Angela Byron drupal-devel at webchick.net
Tue Sep 9 20:15:17 UTC 2008


I've been doing some research for a client on best practices surrounding 
repository management, and wanted to take this discussion to the 
developer list and see if we could get some general consensus, and 
document it as a best practice in the handbooks.

I found a bunch of discussion on this topic:
* http://drupal.org/node/118936
* http://www.workhabit.com/labs/svn-repository-structure-drupal-projects
* http://ceardach.com/blog/2008/06/development-environment-drupal
* http://pingv.com/blog/cyberswat/200706/project-management-drupal
* http://www.svntalk.com/node/6
* 
http://agaricdesign.com/agarics-svn-repository-structure-for-site-maintenance-and-web-development
* https://svn.bryght.com/dev/browser
* http://www.advantagelabs.com/advantage_labs_svn_repository_structure
* http://www.codegobbler.com/svn-repository-structure-drupal-projects

Most of these discussions are around Drupal *shops* who setup SVN to 
manage the development of their clients' sites, or who host their 
clients' Drupal sites and manage updates via SVN.
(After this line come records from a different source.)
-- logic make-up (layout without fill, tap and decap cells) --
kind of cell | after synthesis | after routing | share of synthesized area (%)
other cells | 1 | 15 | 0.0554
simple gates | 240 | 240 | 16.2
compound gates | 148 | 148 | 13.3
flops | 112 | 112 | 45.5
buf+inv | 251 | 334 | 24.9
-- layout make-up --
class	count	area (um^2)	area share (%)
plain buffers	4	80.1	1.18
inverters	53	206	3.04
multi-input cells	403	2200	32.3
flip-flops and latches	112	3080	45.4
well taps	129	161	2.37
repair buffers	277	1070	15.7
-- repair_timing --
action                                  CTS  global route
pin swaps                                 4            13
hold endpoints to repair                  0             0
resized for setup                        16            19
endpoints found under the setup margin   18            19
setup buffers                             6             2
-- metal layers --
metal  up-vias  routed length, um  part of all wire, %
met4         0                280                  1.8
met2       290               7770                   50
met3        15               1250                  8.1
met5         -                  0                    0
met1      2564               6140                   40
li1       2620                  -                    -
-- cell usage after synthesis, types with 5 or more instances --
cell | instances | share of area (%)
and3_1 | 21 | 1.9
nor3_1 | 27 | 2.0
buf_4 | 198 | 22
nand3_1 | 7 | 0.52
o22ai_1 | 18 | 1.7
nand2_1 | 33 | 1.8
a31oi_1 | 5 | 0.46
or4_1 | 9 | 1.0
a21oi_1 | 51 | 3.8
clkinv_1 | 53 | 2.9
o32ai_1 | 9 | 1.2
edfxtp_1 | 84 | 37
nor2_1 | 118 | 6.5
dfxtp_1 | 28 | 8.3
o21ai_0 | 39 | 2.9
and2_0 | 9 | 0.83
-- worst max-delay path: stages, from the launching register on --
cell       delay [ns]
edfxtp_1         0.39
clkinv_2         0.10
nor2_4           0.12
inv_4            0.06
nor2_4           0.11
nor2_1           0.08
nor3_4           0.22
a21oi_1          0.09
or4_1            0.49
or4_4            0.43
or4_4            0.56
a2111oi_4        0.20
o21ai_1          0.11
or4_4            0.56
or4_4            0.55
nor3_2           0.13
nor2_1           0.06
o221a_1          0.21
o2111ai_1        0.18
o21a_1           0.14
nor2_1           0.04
This design comes from an exercise in tuning for small area on the open sky130 flow, not from production work. Only simulation tests tie the RTL to the original design; equivalence was not proved.

JK:
==> flow/design.v (excerpt) <==
module Paddle_Top(i_Clk, i_Rst, i_Switch_1, i_Switch_2, i_Switch_3, i_Switch_4, i_UART_RX, o_UART_TX, o_Segment1_A, o_Segment1_B, o_Segment1_C, o_Segment1_D, o_Segment1_E, o_Segment1_F, o_Segment1_G, o_Segment2_A, o_Segment2_B, o_Segment2_C, o_Segment2_D, o_Segment2_E, o_Segment2_F
, o_Segment2_G, o_VGA_HSync, o_VGA_VSync, o_VGA_Red_0, o_VGA_Red_1, o_VGA_Red_2, o_VGA_Green_0, o_VGA_Green_1, o_VGA_Green_2, o_VGA_Blue_0, o_VGA_Blue_1, o_VGA_Blue_2);
  input i_Clk;
  wire i_Clk;
  input i_Rst;
  wire i_Rst;
  input i_Switch_1;
  wire i_Switch_1;
  input i_Switch_2;
  wire i_Switch_2;
  input i_Switch_3;
  wire i_Switch_3;
  input i_Switch_4;
  wire i_Switch_4;
  input i_UART_RX;
  wire i_UART_RX;
  output o_UART_TX;
  reg o_UART_TX;
  output o_Segment1_A;
  wire o_Segment1_A;
  output o_Segment1_B;
  wire o_Segment1_B;
  output o_Segment1_C;
  wire o_Segment1_C;
  output o_Segment1_D;
  wire o_Segment1_D;
  output o_Segment1_E;
  wire o_Segment1_E;
  output o_Segment1_F;
  wire o_Segment1_F;
  output o_Segment1_G;
  wire o_Segment1_G;
  output o_Segment2_A;
  wire o_Segment2_A;
  output o_Segment2_B;
  wire o_Segment2_B;
  output o_Segment2_C;
  wire o_Segment2_C;
  output o_Segment2_D;
  wire o_Segment2_D;
  output o_Segment2_E;
  wire o_Segment2_E;
  output o_Segment2_F;
  wire o_Segment2_F;
  output o_Segment2_G;
  wire o_Segment2_G;
  output o_VGA_HSync;
  wire o_VGA_HSync;
  output o_VGA_VSync;
  wire o_VGA_VSync;
  output o_VGA_Red_0;
  wire o_VGA_Red_0;
  output o_VGA_Red_1;
  wire o_VGA_Red_1;
  output o_VGA_Red_2;
  wire o_VGA_Red_2;
  output o_VGA_Green_0;
  wire o_VGA_Green_0;
  output o_VGA_Green_1;
  wire o_VGA_Green_1;
  output o_VGA_Green_2;
  wire o_VGA_Green_2;
  output o_VGA_Blue_0;
  reg o_VGA_Blue_0;
  output o_VGA_Blue_1;
  wire o_VGA_Blue_1;
  output o_VGA_Blue_2;
  wire o_VGA_Blue_2;
  wire _0531_;
  wire _0532_;
  wire _0533_;
  wire _0534_;
  wire _0535_;
  wire _0536_;
  wire _0537_;
  wire _0538_;
  ...
Size in the first run: about 660 cells after synthesis, about 5400 µm² of cells after synthesis.
export LEC_CHECK = 0
export ABC_AREA = 1
export CAP_MARGIN = 20
export CORE_MARGIN = 2
export CORE_UTILIZATION = 40
export PLACE_DENSITY = 0.6
export SLEW_MARGIN = 20
create_clock -name core_clock -period 8.0 [get_ports {i_Clk}]
standard.sh (not shown) runs the stock make flow with config.mk's settings and CLKGATE_MAP_FILE= SYNTH_SCRIPT=/design/flow/synth_recipe.tcl, a recipe that flattens the netlist after the stock synthesis.
==> flow/flow/run.sh <==
#!/bin/bash
# Own layout flow: the standard flow (standard.sh) with three changes:
#  - after the standard synthesis, its combinational logic is mapped again
#    for area with ABC's amap (flow/remap.ys); registers keep their cells
#    and names;
#  - ports are buffered with the smallest buffer (sky130_fd_sc_hd__buf_1);
#  - clock tree synthesis uses clkbuf_4 buffers and inserts no dummy loads.
# Tool output: ORFS logs under orfs/logs/, make output in flow_synth.log and
# flow_make.log, the re-mapping in remap.log.
set -euo pipefail
R=orfs/results/$FLOW_PLATFORM/Paddle_Top/base
LIB=$FLOW_HOME/platforms/sky130hd/lib/sky130_fd_sc_hd__tt_025C_1v80.lib
DONTUSE="-dont_use *probe* -dont_use *lpflow*"
bash standard.sh synth > flow_synth.log 2>&1
cp $R/1_2_yosys.v $R/1_2_yosys_standard.v
sed -e "s#@LIB@#$LIB#g" -e "s#@IN@#$R/1_2_yosys_standard.v#" -e "s#@OUT@#$R/1_2_yosys_remap.v#" \
    -e "s#@TOP@#$FLOW_TOP#" -e "s#@DONTUSE@#$DONTUSE -dont_use *clkbuf* -dont_use *clkinv* -dont_use *dly*#" \
    flow/remap.ys > remap_run.ys
yosys -l remap.log remap_run.ys > /dev/null
cp $R/1_2_yosys_remap.v $R/1_2_yosys.v
export BUFFER_PORTS_ARGS="-buffer_cell sky130_fd_sc_hd__buf_1"
export CTS_ARGS="-sink_clustering_enable -repair_clock_nets -buf_list sky130_fd_sc_hd__clkbuf_4 -sink_buffer_max_cap_derate 0.7 -dont_use_dummy_load"
bash standard.sh finish > flow_make.log 2>&1
==> flow/flow/remap.ys <==
# Re-map the combinational logic of the standard synthesis for area.
# Registers (dfxtp/edfxtp) and tie cells are kept as they are, with their
# names; every other cell is replaced by its function and mapped again by
# ABC with an area-only script (no buffering or upsizing), then the
# standard synthesis's closing steps are repeated.
read_liberty -ignore_miss_func @LIB@
read_verilog @IN@
hierarchy -top @TOP@
blackbox sky130_fd_sc_hd__dfxtp_1 sky130_fd_sc_hd__edfxtp_1 sky130_fd_sc_hd__conb_1
flatten
rename -hide w:*.*
opt_clean -purge
abc -liberty @LIB@ @DONTUSE@ -script "+strash;dch -f;amap -F 200 -A 200;topo"
opt_clean -purge
read_liberty -lib -ignore_redef @LIB@
hilomap -singleton -hicell sky130_fd_sc_hd__conb_1 HI -locell sky130_fd_sc_hd__conb_1 LO
insbuf -buf sky130_fd_sc_hd__buf_4 A X
opt_clean -purge
tee -o remap_stat.txt stat -liberty @LIB@
check -assert
write_verilog -noattr -nohex -nodec @OUT@
JK finished all stages; the layout is clean.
However, I'm curious what people generally use in terms of repository 
structure/deployment strategy *after* development is complete, and they 
hand the site over to the client so that they can be self-sustaining? It 
doesn't really seem like they need a vendor branch with various versions 
of Drupal and contributed modules. The repository is around just their 
own site.

We typically do something like this:

/branches:
   This is where "crazy" development happens that will break other stuff.
- /drupal-6-port
- /crazy-new-feature

/tags:
   This is where deployments go. Whenever we move a deployment to prod,
   we tag it first so that we can see a historical record of things that
   were put 'live'
- /2008-09-03-description-of-deployment
- /2008-09-08-description-of-deployment

/trunk:
   The latest development code in preparation of deployment.
   Should be kept stable at all times. Minor fixes can go in here, but
   major ones (particularly porting tasks) get a dedicated branch.

Beneath each directory above is something like this:

- /www:    Drupal files, modules, etc.
- /assets: Things like wireframes, TinyMCE .zip files, and anything else
            that shouldn't be web acessible.
- /db:     Database backup files

What are other people doing for this use case?